Find the word "inverters" in the listing. Copy out each line where it occurs.

[[ RECORDS SHOWN open ]]

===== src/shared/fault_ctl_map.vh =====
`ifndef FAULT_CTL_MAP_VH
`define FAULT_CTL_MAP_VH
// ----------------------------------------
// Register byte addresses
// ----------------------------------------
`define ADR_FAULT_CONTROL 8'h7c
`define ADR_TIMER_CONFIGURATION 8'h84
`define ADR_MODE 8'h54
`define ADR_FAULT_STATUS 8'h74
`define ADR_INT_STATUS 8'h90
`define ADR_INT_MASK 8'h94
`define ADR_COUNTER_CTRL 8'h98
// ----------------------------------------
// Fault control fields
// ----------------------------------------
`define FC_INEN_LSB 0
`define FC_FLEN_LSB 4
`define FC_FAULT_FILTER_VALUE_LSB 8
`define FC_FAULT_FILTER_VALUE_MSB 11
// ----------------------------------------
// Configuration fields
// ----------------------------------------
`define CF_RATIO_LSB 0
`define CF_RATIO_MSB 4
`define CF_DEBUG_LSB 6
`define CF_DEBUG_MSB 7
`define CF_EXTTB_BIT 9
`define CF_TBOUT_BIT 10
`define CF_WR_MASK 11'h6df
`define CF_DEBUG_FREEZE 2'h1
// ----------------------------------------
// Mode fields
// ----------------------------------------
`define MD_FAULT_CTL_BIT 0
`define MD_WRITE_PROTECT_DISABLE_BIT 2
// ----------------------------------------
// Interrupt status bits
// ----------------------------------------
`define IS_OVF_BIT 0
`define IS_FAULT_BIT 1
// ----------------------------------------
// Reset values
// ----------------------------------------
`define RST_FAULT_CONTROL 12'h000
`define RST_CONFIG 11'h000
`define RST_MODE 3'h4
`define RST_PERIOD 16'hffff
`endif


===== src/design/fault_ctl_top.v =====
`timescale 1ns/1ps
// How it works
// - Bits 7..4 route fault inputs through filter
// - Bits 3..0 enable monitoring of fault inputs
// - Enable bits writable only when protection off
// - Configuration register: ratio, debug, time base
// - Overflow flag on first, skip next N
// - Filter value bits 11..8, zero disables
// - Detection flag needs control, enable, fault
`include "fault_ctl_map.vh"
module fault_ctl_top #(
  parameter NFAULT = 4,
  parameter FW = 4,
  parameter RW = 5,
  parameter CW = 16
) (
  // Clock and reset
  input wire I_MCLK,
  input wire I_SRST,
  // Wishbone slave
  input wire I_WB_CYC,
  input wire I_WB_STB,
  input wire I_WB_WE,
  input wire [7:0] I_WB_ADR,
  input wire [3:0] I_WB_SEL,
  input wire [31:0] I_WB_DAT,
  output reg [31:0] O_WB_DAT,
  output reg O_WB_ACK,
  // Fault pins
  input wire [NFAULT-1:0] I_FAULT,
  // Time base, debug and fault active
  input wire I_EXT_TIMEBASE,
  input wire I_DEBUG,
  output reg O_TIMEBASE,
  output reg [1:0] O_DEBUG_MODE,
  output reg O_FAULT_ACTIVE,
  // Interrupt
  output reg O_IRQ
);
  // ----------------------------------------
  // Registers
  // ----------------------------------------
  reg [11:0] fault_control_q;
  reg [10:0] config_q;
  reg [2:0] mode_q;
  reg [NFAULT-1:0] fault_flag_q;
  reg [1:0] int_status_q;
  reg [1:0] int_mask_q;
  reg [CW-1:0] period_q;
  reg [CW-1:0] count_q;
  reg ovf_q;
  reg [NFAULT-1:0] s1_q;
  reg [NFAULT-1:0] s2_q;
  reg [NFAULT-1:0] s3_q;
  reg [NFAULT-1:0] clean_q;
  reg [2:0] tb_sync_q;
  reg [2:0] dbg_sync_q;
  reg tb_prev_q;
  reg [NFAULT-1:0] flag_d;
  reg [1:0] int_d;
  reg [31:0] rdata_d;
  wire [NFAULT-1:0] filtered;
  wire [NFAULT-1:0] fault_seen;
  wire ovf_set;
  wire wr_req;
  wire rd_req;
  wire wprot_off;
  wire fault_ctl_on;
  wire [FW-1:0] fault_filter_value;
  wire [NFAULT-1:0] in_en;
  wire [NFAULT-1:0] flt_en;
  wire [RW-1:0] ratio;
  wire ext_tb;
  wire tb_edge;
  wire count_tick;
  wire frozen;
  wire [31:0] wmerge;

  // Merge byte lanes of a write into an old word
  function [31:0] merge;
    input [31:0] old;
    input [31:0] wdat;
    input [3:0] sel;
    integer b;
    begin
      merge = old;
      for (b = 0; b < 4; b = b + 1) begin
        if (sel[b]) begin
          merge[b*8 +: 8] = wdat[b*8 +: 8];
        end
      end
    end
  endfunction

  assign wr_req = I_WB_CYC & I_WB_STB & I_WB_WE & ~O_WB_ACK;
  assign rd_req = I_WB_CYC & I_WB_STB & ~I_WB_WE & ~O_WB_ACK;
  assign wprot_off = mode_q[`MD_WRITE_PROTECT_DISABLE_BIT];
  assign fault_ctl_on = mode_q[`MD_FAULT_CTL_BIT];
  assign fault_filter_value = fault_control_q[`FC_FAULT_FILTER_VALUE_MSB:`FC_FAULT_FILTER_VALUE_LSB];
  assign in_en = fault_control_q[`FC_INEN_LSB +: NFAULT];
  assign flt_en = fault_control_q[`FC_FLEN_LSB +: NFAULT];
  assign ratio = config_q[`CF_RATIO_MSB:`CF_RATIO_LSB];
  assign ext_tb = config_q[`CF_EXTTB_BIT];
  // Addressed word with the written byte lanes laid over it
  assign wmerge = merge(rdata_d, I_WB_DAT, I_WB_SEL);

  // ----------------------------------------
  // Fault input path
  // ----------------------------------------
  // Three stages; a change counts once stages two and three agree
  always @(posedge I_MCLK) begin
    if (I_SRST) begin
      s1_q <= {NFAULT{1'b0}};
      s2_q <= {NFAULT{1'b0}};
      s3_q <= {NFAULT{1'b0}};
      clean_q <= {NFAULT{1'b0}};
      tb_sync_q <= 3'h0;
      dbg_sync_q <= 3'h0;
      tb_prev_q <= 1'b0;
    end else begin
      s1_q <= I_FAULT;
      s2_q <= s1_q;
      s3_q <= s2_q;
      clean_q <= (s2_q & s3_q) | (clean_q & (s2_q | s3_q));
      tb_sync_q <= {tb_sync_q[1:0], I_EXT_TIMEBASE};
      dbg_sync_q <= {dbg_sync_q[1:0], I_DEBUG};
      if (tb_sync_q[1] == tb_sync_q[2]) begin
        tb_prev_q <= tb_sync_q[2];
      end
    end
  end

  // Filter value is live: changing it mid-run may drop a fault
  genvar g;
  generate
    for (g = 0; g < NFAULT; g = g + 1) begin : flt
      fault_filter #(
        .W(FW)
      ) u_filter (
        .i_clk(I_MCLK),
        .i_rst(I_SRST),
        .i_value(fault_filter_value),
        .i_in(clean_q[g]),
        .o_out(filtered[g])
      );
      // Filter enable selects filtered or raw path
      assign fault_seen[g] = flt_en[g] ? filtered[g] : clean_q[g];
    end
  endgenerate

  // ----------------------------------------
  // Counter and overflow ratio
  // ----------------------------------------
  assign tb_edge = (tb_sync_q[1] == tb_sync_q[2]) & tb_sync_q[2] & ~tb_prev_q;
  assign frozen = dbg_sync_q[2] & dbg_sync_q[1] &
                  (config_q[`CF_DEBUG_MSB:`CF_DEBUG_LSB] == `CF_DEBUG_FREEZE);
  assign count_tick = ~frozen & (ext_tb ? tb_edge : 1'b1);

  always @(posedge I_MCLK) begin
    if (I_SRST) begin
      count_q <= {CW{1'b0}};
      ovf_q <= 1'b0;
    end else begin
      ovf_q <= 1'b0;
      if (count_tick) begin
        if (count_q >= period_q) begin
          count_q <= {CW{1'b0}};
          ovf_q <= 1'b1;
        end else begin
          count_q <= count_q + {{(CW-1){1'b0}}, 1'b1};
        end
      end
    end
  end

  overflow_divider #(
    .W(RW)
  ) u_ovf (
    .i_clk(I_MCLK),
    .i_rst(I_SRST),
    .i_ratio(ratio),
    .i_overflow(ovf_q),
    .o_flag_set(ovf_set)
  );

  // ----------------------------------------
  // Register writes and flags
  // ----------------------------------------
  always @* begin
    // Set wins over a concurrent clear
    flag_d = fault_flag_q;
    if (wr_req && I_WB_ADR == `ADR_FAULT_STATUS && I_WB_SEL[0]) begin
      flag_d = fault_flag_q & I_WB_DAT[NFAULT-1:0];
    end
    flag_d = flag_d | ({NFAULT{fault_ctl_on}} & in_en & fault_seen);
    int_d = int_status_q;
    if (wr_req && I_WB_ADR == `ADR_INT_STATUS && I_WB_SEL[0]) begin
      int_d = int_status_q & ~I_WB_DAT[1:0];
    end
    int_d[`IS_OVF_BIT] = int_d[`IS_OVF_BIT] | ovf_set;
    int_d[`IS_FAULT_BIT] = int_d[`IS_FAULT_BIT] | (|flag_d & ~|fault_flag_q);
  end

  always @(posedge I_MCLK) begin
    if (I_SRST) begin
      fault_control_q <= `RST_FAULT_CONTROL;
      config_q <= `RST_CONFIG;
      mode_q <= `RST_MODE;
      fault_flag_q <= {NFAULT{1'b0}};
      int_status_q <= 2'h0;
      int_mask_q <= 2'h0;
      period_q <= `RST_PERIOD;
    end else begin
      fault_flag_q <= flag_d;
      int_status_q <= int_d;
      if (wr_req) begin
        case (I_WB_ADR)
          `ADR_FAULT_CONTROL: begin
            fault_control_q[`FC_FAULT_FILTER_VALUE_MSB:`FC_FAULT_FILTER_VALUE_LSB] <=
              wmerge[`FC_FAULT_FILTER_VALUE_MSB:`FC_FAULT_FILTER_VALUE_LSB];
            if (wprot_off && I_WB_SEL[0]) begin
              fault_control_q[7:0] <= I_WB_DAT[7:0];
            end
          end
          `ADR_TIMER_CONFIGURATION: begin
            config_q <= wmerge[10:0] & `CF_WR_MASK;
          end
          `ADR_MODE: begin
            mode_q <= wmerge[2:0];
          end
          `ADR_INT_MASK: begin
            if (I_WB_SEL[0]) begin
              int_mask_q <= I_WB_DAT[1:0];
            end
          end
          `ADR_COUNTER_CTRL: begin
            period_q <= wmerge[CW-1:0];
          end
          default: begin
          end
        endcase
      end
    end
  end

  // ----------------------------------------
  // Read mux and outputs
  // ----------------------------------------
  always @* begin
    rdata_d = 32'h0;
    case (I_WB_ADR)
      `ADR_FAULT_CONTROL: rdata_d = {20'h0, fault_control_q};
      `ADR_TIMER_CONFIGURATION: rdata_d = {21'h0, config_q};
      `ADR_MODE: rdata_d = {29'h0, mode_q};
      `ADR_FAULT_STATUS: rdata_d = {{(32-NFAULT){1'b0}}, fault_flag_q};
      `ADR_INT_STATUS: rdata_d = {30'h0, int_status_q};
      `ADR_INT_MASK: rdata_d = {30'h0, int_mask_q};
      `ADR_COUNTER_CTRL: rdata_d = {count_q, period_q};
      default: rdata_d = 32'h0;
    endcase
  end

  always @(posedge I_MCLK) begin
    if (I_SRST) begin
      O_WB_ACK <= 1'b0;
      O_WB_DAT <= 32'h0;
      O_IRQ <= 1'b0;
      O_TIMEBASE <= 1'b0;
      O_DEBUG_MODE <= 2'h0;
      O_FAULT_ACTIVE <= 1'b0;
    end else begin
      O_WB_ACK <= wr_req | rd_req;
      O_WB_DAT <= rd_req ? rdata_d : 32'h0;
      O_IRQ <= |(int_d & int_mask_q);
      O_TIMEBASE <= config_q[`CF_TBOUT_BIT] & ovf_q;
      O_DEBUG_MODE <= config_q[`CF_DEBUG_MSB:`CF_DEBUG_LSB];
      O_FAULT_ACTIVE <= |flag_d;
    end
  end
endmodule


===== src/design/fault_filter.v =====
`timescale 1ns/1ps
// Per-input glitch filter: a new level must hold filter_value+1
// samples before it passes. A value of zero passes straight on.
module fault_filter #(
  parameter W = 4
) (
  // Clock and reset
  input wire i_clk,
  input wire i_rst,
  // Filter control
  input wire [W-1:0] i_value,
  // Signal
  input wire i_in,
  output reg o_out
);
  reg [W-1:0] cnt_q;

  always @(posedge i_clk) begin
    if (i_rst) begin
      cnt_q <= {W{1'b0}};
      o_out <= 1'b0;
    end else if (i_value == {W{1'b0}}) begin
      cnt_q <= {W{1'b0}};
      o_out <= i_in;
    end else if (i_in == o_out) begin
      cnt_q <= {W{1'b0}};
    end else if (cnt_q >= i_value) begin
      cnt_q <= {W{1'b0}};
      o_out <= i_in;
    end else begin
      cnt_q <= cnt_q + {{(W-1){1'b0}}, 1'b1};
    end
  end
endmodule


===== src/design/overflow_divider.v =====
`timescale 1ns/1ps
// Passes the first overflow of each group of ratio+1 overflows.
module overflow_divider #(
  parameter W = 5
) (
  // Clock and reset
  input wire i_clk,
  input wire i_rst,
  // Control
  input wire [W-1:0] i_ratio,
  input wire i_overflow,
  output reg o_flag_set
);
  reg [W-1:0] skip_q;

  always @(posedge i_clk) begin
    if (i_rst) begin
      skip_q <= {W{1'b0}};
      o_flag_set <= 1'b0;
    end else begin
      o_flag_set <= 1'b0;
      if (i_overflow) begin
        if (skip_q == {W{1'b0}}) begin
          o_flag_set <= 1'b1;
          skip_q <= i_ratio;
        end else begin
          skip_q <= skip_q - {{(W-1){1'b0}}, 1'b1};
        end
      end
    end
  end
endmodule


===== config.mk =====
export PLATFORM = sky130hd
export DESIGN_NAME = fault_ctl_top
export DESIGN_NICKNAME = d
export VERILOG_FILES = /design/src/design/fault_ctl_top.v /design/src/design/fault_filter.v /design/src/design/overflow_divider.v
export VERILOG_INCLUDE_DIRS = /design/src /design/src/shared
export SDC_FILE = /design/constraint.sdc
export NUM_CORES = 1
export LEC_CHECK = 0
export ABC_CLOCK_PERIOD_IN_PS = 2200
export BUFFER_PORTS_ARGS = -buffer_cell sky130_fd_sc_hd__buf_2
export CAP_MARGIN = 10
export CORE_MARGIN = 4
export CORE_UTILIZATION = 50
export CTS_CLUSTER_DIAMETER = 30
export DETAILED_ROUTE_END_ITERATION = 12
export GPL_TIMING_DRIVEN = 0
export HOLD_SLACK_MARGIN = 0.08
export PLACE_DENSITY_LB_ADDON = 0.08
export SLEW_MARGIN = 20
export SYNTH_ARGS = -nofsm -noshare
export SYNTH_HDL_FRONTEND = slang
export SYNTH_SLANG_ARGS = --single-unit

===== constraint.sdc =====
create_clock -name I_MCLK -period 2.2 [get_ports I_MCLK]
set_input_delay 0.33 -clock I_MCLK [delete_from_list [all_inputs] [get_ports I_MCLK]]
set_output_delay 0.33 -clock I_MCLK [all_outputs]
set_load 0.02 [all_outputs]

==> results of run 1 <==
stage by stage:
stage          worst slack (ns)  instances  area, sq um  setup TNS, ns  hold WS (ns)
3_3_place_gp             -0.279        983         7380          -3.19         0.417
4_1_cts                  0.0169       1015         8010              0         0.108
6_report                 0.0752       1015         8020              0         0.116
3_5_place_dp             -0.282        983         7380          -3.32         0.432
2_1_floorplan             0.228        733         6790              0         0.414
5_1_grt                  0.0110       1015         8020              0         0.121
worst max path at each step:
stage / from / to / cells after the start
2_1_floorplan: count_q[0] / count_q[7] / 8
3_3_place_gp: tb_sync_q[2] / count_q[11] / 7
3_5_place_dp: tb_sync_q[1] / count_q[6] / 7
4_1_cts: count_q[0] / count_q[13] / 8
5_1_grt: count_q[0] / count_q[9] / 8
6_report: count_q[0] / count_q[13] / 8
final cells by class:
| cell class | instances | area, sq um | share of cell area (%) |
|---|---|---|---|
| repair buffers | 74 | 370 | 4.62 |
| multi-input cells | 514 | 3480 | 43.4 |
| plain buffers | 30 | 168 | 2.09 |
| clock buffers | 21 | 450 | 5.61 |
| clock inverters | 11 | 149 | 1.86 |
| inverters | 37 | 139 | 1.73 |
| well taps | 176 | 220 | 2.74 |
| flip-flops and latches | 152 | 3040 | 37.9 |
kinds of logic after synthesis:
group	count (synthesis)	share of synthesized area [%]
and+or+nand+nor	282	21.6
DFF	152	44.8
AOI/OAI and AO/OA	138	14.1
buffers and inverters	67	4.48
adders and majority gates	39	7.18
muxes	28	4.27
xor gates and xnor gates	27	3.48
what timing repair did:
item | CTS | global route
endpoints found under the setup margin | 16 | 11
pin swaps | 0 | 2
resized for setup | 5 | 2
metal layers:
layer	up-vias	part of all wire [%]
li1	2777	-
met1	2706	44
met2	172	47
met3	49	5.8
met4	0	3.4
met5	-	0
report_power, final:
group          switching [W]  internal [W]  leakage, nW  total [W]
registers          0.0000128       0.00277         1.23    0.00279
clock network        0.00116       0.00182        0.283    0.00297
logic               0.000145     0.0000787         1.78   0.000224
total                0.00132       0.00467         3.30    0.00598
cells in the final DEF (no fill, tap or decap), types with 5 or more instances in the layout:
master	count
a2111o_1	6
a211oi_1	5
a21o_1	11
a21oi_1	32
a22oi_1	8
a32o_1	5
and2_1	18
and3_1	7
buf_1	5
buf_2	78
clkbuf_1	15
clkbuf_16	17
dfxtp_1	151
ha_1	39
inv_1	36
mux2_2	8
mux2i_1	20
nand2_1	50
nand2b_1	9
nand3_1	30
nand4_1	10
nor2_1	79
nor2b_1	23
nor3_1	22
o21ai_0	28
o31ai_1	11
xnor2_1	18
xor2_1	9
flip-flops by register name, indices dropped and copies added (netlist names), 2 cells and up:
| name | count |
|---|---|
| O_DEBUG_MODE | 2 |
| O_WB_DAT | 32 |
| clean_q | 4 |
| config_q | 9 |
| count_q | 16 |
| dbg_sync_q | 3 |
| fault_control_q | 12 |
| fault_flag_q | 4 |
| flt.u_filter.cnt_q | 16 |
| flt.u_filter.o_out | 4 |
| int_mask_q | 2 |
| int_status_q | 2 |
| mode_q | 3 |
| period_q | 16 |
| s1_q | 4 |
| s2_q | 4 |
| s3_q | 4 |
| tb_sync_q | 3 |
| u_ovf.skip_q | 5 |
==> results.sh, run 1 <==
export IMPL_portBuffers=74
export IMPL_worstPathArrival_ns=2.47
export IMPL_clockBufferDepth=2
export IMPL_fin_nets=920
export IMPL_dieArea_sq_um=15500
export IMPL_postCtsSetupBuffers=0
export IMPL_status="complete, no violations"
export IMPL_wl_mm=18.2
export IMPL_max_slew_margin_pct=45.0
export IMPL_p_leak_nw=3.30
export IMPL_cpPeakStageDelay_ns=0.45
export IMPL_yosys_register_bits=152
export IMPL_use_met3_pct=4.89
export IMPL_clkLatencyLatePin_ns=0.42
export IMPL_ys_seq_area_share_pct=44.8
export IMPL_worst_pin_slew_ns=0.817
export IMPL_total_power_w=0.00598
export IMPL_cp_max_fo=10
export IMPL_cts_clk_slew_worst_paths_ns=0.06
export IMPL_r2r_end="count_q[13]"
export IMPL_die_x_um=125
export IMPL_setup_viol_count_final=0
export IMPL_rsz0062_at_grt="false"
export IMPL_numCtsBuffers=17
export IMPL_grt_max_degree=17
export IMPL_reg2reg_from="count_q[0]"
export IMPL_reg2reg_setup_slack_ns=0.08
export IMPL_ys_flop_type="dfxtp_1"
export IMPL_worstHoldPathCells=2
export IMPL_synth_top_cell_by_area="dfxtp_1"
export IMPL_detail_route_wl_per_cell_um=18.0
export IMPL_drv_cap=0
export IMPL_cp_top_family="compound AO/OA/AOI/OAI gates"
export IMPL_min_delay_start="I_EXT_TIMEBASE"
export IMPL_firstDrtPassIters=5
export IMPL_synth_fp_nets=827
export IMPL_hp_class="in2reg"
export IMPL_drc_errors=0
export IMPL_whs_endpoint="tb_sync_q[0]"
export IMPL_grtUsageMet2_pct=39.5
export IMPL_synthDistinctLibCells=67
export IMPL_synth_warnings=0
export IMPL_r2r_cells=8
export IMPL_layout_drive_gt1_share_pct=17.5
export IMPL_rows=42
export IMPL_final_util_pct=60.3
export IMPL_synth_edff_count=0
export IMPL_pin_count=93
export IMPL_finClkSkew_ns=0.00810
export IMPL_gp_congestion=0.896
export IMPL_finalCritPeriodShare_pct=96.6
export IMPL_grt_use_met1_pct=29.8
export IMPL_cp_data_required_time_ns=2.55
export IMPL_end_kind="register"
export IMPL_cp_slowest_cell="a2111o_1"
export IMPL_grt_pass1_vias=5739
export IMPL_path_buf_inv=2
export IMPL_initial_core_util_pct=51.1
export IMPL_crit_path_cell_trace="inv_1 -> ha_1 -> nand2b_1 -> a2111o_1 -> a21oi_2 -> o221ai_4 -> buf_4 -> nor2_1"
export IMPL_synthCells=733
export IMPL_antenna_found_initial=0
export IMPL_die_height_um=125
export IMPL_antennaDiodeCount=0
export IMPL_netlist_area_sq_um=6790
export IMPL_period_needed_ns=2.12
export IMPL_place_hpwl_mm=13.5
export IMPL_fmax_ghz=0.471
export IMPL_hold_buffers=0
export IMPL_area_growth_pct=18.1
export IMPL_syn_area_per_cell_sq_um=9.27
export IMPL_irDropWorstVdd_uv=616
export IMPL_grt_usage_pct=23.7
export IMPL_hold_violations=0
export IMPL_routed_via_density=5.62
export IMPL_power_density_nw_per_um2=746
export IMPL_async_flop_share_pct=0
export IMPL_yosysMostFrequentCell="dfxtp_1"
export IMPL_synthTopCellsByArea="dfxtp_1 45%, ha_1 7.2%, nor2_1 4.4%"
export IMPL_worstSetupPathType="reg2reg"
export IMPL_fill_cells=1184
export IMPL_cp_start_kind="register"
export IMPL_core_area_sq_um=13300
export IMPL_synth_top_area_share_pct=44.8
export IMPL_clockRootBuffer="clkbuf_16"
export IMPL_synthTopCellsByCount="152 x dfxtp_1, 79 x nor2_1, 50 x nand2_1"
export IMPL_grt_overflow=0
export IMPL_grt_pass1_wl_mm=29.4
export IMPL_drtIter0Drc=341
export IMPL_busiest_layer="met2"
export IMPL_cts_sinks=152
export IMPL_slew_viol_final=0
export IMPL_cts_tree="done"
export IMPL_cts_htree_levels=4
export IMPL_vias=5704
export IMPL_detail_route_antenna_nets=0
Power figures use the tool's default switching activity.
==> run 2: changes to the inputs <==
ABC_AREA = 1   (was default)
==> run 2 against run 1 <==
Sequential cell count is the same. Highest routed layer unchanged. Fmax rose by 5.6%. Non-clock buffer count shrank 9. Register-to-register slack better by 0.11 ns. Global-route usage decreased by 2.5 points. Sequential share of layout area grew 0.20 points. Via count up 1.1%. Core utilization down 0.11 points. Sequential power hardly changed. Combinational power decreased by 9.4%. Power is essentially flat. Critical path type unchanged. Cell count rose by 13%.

[[ RECORDS SHOWN closed ]]

__RESULT FOR THIS TASK__.
| clock inverters | 11 | 149 | 1.86 |
| inverters | 37 | 139 | 1.73 |
buffers and inverters	67	4.48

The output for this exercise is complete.